The completed refactor is available on [this branch of the example project](https://github.com/MilesMcBain/classic_r_project/tree/refactor4)
# A wider angle
If we compare the network graphs before this refactor:
![Everything depending on occurrences_weather_hexes](images/long_network.png)
With the one post this refactor:
![Some targets do not need the hex information](images/wide_network.png)

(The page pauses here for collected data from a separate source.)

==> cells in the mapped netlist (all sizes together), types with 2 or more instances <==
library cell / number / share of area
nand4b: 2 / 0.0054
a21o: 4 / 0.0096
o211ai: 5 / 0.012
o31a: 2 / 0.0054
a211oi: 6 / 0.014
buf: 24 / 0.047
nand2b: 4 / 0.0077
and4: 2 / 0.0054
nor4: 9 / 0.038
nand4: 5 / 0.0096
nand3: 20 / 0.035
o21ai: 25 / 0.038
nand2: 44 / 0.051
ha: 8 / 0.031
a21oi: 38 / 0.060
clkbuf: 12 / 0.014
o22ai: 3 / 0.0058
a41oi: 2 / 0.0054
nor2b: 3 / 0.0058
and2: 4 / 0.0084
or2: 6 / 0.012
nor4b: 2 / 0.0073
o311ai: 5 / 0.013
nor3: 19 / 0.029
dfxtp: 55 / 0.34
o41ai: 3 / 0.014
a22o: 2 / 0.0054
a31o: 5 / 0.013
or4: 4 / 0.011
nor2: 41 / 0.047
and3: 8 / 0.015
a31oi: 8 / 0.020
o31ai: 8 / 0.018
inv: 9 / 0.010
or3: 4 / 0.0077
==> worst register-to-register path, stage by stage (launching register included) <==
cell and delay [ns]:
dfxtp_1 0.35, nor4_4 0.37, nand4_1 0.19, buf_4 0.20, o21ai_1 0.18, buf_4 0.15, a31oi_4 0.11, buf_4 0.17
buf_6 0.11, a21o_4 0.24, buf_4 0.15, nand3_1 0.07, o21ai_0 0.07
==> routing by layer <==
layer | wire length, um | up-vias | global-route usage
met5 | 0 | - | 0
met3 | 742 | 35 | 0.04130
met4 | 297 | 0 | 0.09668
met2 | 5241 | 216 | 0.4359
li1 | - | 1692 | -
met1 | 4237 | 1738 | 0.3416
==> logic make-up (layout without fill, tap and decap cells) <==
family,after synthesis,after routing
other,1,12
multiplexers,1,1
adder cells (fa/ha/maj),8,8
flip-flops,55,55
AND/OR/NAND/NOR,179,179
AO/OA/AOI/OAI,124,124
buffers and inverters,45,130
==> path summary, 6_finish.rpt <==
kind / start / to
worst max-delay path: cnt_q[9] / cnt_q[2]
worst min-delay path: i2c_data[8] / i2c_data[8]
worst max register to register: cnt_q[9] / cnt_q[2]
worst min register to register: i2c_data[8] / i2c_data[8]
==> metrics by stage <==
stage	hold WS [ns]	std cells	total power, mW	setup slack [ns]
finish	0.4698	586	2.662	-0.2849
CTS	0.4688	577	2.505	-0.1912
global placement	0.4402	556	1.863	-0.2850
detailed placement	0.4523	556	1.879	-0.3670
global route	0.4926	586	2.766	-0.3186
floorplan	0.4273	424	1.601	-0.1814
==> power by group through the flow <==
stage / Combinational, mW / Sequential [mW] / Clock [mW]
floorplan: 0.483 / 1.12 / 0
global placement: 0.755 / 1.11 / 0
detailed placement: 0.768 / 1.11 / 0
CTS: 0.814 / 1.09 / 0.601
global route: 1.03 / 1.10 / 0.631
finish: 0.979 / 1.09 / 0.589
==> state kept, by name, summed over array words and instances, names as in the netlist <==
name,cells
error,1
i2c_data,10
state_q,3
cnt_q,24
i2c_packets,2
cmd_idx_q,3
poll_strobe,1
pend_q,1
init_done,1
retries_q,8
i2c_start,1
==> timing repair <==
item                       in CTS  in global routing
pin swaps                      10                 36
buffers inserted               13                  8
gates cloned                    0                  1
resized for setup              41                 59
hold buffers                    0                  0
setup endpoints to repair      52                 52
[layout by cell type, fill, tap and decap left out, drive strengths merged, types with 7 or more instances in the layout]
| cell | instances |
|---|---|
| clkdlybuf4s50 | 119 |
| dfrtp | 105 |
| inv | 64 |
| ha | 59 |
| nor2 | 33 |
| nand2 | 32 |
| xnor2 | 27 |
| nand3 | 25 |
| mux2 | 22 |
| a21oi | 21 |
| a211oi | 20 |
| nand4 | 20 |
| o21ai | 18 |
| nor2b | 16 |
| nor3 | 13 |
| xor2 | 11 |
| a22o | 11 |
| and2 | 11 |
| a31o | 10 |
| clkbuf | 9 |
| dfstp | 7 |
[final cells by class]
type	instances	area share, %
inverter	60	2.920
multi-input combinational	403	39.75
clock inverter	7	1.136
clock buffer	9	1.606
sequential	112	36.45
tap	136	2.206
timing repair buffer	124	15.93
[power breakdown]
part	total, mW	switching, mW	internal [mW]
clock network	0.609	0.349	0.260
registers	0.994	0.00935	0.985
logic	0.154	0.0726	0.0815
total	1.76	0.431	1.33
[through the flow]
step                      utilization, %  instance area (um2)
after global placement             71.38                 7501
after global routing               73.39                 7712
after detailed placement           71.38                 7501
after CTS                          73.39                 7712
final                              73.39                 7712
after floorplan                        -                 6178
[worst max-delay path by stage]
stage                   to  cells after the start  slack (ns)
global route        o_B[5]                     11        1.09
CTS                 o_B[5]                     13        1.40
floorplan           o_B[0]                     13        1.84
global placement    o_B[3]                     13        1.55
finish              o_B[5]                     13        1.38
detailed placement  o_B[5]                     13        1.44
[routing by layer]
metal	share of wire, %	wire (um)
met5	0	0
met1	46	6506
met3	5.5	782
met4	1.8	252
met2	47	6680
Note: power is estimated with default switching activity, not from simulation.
### config.mk
export PLATFORM = sky130hd
export DESIGN_NAME = mold_msg_asm
export DESIGN_NICKNAME = d
export VERILOG_FILES = /design/src/rtl/mold_msg_asm.sv
export SDC_FILE = /design/constraint.sdc
export NUM_CORES = 2
export LEC_CHECK = 0
export ABC_CLOCK_PERIOD_IN_PS = 58900
export BUFFER_PORTS_ARGS = -buffer_cell sky130_fd_sc_hd__buf_2
export CAP_MARGIN = 10
export CORE_ASPECT_RATIO = 2
export CORE_MARGIN = 2
export CORE_UTILIZATION = 56
export DETAILED_ROUTE_END_ITERATION = 16
export HOLD_SLACK_MARGIN = 0.02
export PLACE_DENSITY = 0.77
export SLEW_MARGIN = 40
export SYNTH_ARGS = -nofsm -noshare
export SYNTH_HDL_FRONTEND = slang
export SYNTH_SLANG_ARGS = --single-unit
export TNS_END_PERCENT = 20
### constraint.sdc
create_clock -name clk -period 58.9 [get_ports clk]
set_input_delay 0 -clock clk [delete_from_list [all_inputs] [get_ports clk]]
set_output_delay 0 -clock clk [all_outputs]
set_load 0.005 [all_outputs]
### src/rtl/mold_msg_asm.sv
// mold_msg_asm: reassembles MoldUDP64 message beats into one wide message word.
// Optional saturating drop counter enabled by defining MOLD_MSG_ASM_DROP_CNT_EN.
module mold_msg_asm #(
   parameter int DATA_W = 64,
   parameter int KEEP_W = 8,
   parameter int LEN_W  = 16,
   parameter int MAX_B  = 64,
   parameter int CNT_W  = 16
) (
   input  logic                 clk,
   input  logic                 reset,
   input  logic                 mold_msg_v_i,
   input  logic                 mold_msg_start_i,
   input  logic [LEN_W-1:0]     mold_msg_len_i,
   input  logic [KEEP_W-1:0]    mold_msg_mask_i,
   input  logic [DATA_W-1:0]    mold_msg_data_i,
   output logic                 msg_v_o,
   output logic [LEN_W-1:0]     msg_len_o,
   output logic [7:0]           msg_type_o,
   output logic [MAX_B*8-1:0]   msg_data_o,
   output logic                 ovf_o,
   output logic                 trunc_o,
   output logic [CNT_W-1:0]     drop_cnt_o
);

   localparam int KB = (KEEP_W > 1) ? $clog2(KEEP_W) : 1;
   localparam logic [LEN_W-1:0] MAX_L = LEN_W'(MAX_B);

   typedef enum logic [1:0] {IDLE, ASM, DROP} state_t;

   state_t              state_q, state_d;
   logic [LEN_W-1:0]    cnt_q, cnt_d;
   logic [LEN_W-1:0]    len_q, len_d;
   logic [MAX_B*8-1:0]  buf_q, buf_d;
   logic                msg_v_q, msg_v_d;
   logic                ovf_q, ovf_d;
   logic                trunc_q, trunc_d;
   logic [LEN_W-1:0]    msg_len_q, msg_len_d;
   logic [7:0]          type_q, type_d;
   logic [MAX_B*8-1:0]  out_q, out_d;

   logic                start;
   logic                wr_en;
   logic [LEN_W-1:0]    n;
   logic [LEN_W-1:0]    base;
   logic [LEN_W-1:0]    lenv;
   logic [LEN_W-1:0]    rem;
   logic [LEN_W-1:0]    wr;
   logic [LEN_W-1:0]    end_c;
   logic [LEN_W-1:0]    jj;
   logic [KB-1:0]       k;

   // Beat byte count from the valid mask
   always_comb begin
      n = '0;
      for (int i = 0; i < KEEP_W; i++) begin
         n = n + LEN_W'(mold_msg_mask_i[i]);
      end
   end

   // Offset arithmetic: a start beat restarts at offset 0 with the new length
   always_comb begin
      start = mold_msg_v_i & mold_msg_start_i;
      base  = start ? '0 : cnt_q;
      lenv  = start ? mold_msg_len_i : len_q;
      rem   = lenv - base;
      wr    = (n < rem) ? n : rem;
      end_c = base + wr;
   end

   // Next-state, buffer write and output capture
   always_comb begin
      state_d   = state_q;
      cnt_d     = cnt_q;
      len_d     = len_q;
      buf_d     = buf_q;
      msg_v_d   = 1'b0;
      ovf_d     = 1'b0;
      trunc_d   = 1'b0;
      msg_len_d = msg_len_q;
      type_d    = type_q;
      out_d     = out_q;
      wr_en     = 1'b0;
      jj        = '0;
      k         = '0;
      if (mold_msg_v_i) begin
         if (start) begin
            trunc_d = (state_q == ASM);
            len_d   = mold_msg_len_i;
            cnt_d   = '0;
            buf_d   = '0;
            if (mold_msg_len_i == '0) begin
               trunc_d = 1'b1;
               state_d = IDLE;
            end else if (mold_msg_len_i > MAX_L) begin
               ovf_d   = 1'b1;
               cnt_d   = end_c;
               state_d = (end_c == mold_msg_len_i) ? IDLE : DROP;
            end else begin
               wr_en   = 1'b1;
               cnt_d   = end_c;
               state_d = ASM;
            end
         end else begin
            unique case (state_q)
               IDLE: trunc_d = 1'b1;
               ASM: begin
                  wr_en = 1'b1;
                  cnt_d = end_c;
               end
               DROP: begin
                  cnt_d = end_c;
                  if (end_c == len_q) state_d = IDLE;
               end
               default: state_d = IDLE;
            endcase
         end
      end
      if (wr_en) begin
         for (int j = 0; j < MAX_B; j++) begin
            jj = LEN_W'(j);
            k  = KB'(jj - base);
            if (jj >= base && jj < end_c) begin
               buf_d[8*j +: 8] = mold_msg_data_i[{k, 3'b000} +: 8];
            end
         end
         if (end_c == lenv) begin
            state_d   = IDLE;
            msg_v_d   = 1'b1;
            msg_len_d = lenv;
            type_d    = buf_d[7:0];
            out_d     = buf_d;
         end
      end
   end

   // State, assembly buffer and registered outputs
   always_ff @(posedge clk or posedge reset) begin
      if (reset) begin
         state_q   <= IDLE;
         cnt_q     <= '0;
         len_q     <= '0;
         buf_q     <= '0;
         msg_v_q   <= 1'b0;
         ovf_q     <= 1'b0;
         trunc_q   <= 1'b0;
         msg_len_q <= '0;
         type_q    <= '0;
         out_q     <= '0;
      end else begin
         state_q   <= state_d;
         cnt_q     <= cnt_d;
         len_q     <= len_d;
         buf_q     <= buf_d;
         msg_v_q   <= msg_v_d;
         ovf_q     <= ovf_d;
         trunc_q   <= trunc_d;
         msg_len_q <= msg_len_d;
         type_q    <= type_d;
         out_q     <= out_d;
      end
   end

   assign msg_v_o    = msg_v_q;
   assign msg_len_o  = msg_len_q;
   assign msg_type_o = type_q;
   assign msg_data_o = out_q;
   assign ovf_o      = ovf_q;
   assign trunc_o    = trunc_q;

`ifdef MOLD_MSG_ASM_DROP_CNT_EN
   logic [CNT_W-1:0] drop_q;

   // Saturating count of drop pulses, stepping with the pulse itself
   always_ff @(posedge clk or posedge reset) begin
      if (reset) begin
         drop_q <= '0;
      end else if ((ovf_d | trunc_d) && drop_q != '1) begin
         drop_q <= drop_q + CNT_W'(1);
      end
   end

   assign drop_cnt_o = drop_q;
`else
   assign drop_cnt_o = '0;
`endif

endmodule
==> flow_metrics.env <==
export IMPL_min_period_ns=10.24
export IMPL_die_area_sq_um=99600
export IMPL_maxSlewHeadroom=0.374
export IMPL_critPathKind="input pin to register"
export IMPL_grt_ovfl_total=0
export IMPL_place_ws_ns=48.67
export IMPL_cp_arrival_ns=10.84
export IMPL_p_leak_nw=29.3
export IMPL_pwr_density_cell_nw_per_um2=40.4
export IMPL_wl_met3_mm=16.1
export IMPL_cts_buffer_depth=3
export IMPL_ctsRootBufferMaster="clkbuf_16"
export IMPL_required_ns=59.50
export IMPL_route_met2_wl_mm=87.9
export IMPL_fin_cells=7313
export IMPL_hold_violations=0
export IMPL_finalMaxSlewViolations=0
export IMPL_clk_latency_ns=0.74
export IMPL_drc_errors=0
export IMPL_worst_pin_slew_ns=0.935
export IMPL_synthCells=5560
export IMPL_fin_area_sq_um=62400
export IMPL_ys_types=92
export IMPL_fp_coreArea_sq_um=96100
export IMPL_hold_path_depth=5
export IMPL_skew_ns=0.0349
export IMPL_setup_tns_ns=0
export IMPL_whs_ns=0.122
export IMPL_drt_wl_total_mm=185
export IMPL_yosys_top_cells_area="dfrtp_1 (50%), mux2i_1 (9.7%), nand2_1 (6.1%), mux2_2 (5.1%), o21ai_0 (4.3%)"
export IMPL_row_count=161
export IMPL_drive_gt1_frac=0.232
export IMPL_synthTopCellsByCount="dfrtp_1 (1077), nand2_1 (888), mux2i_1 (525)"
export IMPL_drtPass1Iterations=7
export IMPL_clock_fmax_mhz=97.7
export IMPL_synth_most_common_cell="dfrtp_1"
export IMPL_place_area_sq_um=58700
export IMPL_die_width_microns=224
export IMPL_grt_pass1_vias=43900
export IMPL_port_buffers=630
export IMPL_grt_total_usage=0.370
export IMPL_setup_viol=0
export IMPL_max_stage_delay_ns=0.72
export IMPL_crit_slowest_cell="buf_4"
export IMPL_synth_top_area_cell="dfrtp_1"
export IMPL_grt_start_max_net_pins=166
export IMPL_run_status="completed"
export IMPL_die_height_microns=444
export IMPL_cts_buffers=95
export IMPL_finalCritPeriodShare=0.174
export IMPL_r2r_slack_ns=49.38
export IMPL_path_clk_slew_ns=0.07
export IMPL_setup_ws_ns=48.66
export IMPL_irDropWorstVdd_uv=37.8
export IMPL_met1Wirelength_mm=68.4
export IMPL_antenna_found_initial=31
export IMPL_power_mw=2.52
export IMPL_dp_hpwl_mm=131
export IMPL_syn_area_sq_um=54300
export IMPL_cts_tree="done"
export IMPL_postCtsSetupRepairBufs=0
export IMPL_syn_to_final_growth_pct=15.0
export IMPL_drt_vias_per_instance=6.16
export IMPL_gp_congestion=0.990
export IMPL_dr_max_layer_used="met5"
export IMPL_synth_top_flop_cell="dfrtp_1"
export IMPL_startpoint_type="input pin"
export IMPL_htree_levels=3
export IMPL_rsz0062_at_grt="no"
export IMPL_synth_top_area_frac=0.496
export IMPL_drtIter0Drc=4103
export IMPL_wire_per_inst_microns=25.3
export IMPL_ant_nets=0
export IMPL_fin_util=0.650
export IMPL_hp_class="input pin to register"
export IMPL_ys_warn_count=0
export IMPL_crit_fanout=100
export IMPL_start_util=0.565
export IMPL_rr_worst_depth=32
export IMPL_dp_cells=7095
export IMPL_synth_avg_cell_area_sq_um=9.76
export IMPL_grt_pass1_wl_mm=277
export IMPL_ios=647
export IMPL_crit_top_cell="buf_4"
export IMPL_async_reset_ff_frac=1.00
export IMPL_ys_seq_area_frac=0.496
export IMPL_nets=6144
export IMPL_num_vias=45100
export IMPL_synth_edf_count=0
export IMPL_clock_sinks=1077
export IMPL_cap_violations=0
export IMPL_synth_seq_cells=1077
export IMPL_end_kind="register"
==> state kept, by name (all words and copies together) (netlist names) <==
name,count
msg_len_o,16
buf_q,512
msg_type_o,7
msg_v_o,1
msg_data_o,505
trunc_o,1
ovf_o,1
cnt_q,16
state_q,2
len_q,16
==> cell type report <==
class | instances | area [sq um]
inverter | 93 | 365
antenna | 14 | 35.0
sequential | 1077 | 27000
timing repair buffer | 797 | 4700
tap | 1222 | 1530
multi-input combinational | 3937 | 25600
clock inverter | 51 | 617
clock buffer | 122 | 2650
fill | 7600 | 33700
==> worst max-delay path: cells and delay by family <==
kind | cells | cell delay [ns]
AO/OA/AOI/OAI | 7 | 1.90
XOR/XNOR | 1 | 0.33
adder cells (fa/ha/maj) | 3 | 1.13
buffers and inverters | 10 | 3.46
multiplexers | 1 | 0.29
AND/OR/NAND/NOR | 12 | 3.32
==> per-layer routing <==
layer	GRT usage	vias up
li1	-	20300
met1	0.441	22300
met2	0.603	1926
met3	0.103	543
met4	0.207	44
met5	0	-
==> placed cells by master (no fill, tap or decap), drive strengths merged, types with 12 or more instances in the layout <==
cell	count
and2	14
o21a	92
inv	99
nor2	357
dfrtp	1077
mux2	245
nor3	31
nand3	327
clkinv	31
diode	14
a31oi	207
xnor2	43
a311oi	28
o31ai	18
a21o	16
or3	12
and3	37
mux2i	526
xor2	18
o21ai	608
ha	45
clkbuf	123
o211ai	102
a21oi	125
conb	27
dlygate4sd3	26
or2	32
buf	770
nand2	889
a211oi	17
==> report_power, final <==
group / total (mW) / leakage (nW) / internal (mW) / switching, mW
clock network: 0.668 / 1.61 / 0.366 / 0.303
logic: 1.10 / 12.8 / 0.316 / 0.780
registers: 0.757 / 14.9 / 0.747 / 0.00992
==> final timing paths <==
path	startpoint	end
min in group asynchronous	reset	buf_q[334]
setup / recovery	mold_msg_start_i	msg_data_o[251]
hold reg to reg	msg_data_o[510]	msg_data_o[510]
setup reg to reg	cnt_q[1]	msg_data_o[251]
max in group asynchronous	reset	buf_q[255]
hold / removal	mold_msg_data_i[17]	buf_q[241]
==> timing repair <==
action	4_1_cts	5_1_grt
hold endpoints to repair	186	0
resized for setup	0	0
hold buffers	26	0
==> cells by family (layout without fill, tap and decap cells) <==
kind of cell / Yosys count / in the layout / synth area share
xor+xnor: 63 / 63 / 0.0108
compound gates: 1272 / 1272 / 0.147
simple gates: 1753 / 1753 / 0.139
mux: 771 / 771 / 0.148
flops: 1077 / 1077 / 0.496
other cells: 1 / 41 / 0.0000691
fa+ha+maj: 51 / 51 / 0.0126
buf+inv: 572 / 1063 / 0.0467
Power figures use the tool's default switching activity.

We can see `occurrences_weather_hexes` is less of a chokepoint, and that the modeling branch of the pipeline no longer depends on the spatial indices.
# Review
When working with targets `{targets}` you have a new criteria to optimise for: minimise the lengths of dependency chains.
- 'Widening' your process will lower overall total running time, since you can make best re-use of work saved in the store.
- Using this strategy some things that were annoyingly slow in a linear pipeline are less important to optimise.
- Code might be slow, but it hardly ever runs!
- For `{tidyverse}` users `{targets}` enables you to 'have your cake and eat it too'.
- E.g. Why bother with faster packages with more difficult syntax for code that hardly ever runs?